MultiVCFAnalyzer is a SNP filtering and SNP alignment generation tool, designed around (but not limited to) low coverage ancient DNA data. MultiVCFanalyzer reads multiple VCF files as produced by GATK UnifiedGenotyper, performs filtering based on a number of criteria, and provides the combined genotype calls in a number of formats that are suitable for follow-up analyses such as phylogenetic reconstruction, SNP effect analyses, population genetic analyses etc.

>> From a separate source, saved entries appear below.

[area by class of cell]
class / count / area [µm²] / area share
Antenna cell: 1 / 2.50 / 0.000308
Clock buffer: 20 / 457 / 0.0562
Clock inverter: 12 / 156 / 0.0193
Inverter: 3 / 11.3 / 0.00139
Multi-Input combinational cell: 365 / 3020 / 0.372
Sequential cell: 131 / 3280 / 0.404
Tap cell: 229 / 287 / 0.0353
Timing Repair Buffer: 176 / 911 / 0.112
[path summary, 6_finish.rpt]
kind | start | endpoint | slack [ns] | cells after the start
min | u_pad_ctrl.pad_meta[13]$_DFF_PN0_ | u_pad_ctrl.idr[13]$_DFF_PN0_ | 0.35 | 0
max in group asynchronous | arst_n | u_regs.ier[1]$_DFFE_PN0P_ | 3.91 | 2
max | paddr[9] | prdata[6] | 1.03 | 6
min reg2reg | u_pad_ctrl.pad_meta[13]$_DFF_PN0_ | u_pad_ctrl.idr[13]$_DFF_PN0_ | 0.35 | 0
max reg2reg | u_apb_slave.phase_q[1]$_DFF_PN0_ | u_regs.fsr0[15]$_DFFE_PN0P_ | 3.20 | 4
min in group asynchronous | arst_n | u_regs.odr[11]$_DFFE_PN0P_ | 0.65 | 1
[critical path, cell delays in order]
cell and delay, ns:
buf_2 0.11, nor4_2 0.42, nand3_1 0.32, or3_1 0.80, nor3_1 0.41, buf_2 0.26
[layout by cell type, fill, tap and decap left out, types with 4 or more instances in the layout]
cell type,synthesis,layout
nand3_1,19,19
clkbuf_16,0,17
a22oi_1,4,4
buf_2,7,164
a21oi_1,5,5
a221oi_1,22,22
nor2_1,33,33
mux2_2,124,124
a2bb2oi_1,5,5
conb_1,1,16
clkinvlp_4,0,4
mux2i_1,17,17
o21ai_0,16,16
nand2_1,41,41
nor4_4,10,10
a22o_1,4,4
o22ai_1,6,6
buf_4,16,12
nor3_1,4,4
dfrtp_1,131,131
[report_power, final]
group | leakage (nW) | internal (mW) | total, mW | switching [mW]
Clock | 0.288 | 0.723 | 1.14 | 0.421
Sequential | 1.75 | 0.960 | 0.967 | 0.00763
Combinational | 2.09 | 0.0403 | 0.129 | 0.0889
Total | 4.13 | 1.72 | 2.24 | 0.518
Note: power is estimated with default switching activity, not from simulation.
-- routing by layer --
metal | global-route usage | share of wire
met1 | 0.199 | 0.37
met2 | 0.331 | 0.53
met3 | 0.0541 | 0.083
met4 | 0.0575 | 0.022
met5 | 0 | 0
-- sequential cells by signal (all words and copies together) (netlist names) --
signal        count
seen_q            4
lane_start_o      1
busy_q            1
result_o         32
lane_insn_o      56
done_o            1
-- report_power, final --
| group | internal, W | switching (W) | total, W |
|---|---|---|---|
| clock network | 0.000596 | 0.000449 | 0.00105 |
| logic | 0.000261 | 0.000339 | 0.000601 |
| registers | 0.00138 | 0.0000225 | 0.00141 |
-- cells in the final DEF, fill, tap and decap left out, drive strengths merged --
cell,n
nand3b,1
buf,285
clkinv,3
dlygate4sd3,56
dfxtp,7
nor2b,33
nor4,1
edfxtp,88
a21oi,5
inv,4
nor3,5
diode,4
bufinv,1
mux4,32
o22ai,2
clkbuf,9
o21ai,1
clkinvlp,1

Furthermore, the results are provided in the form of various tables for manual inspection and presentation/publication purposes.

Citation

If you use MultiVCFAnalyzer please cite:

Bos, Harkins, Herbig, Coscolla et al. 'Pre-Columbian mycobacterial genomes reveal seals as a source of New World human tuberculosis' Nature 514, 494–497 (23 October 2014) doi:10.1038/nature13591

A more detailed description of the program can be seen in the supplementary information under "SNP Calling and Phylogenetic Analysis".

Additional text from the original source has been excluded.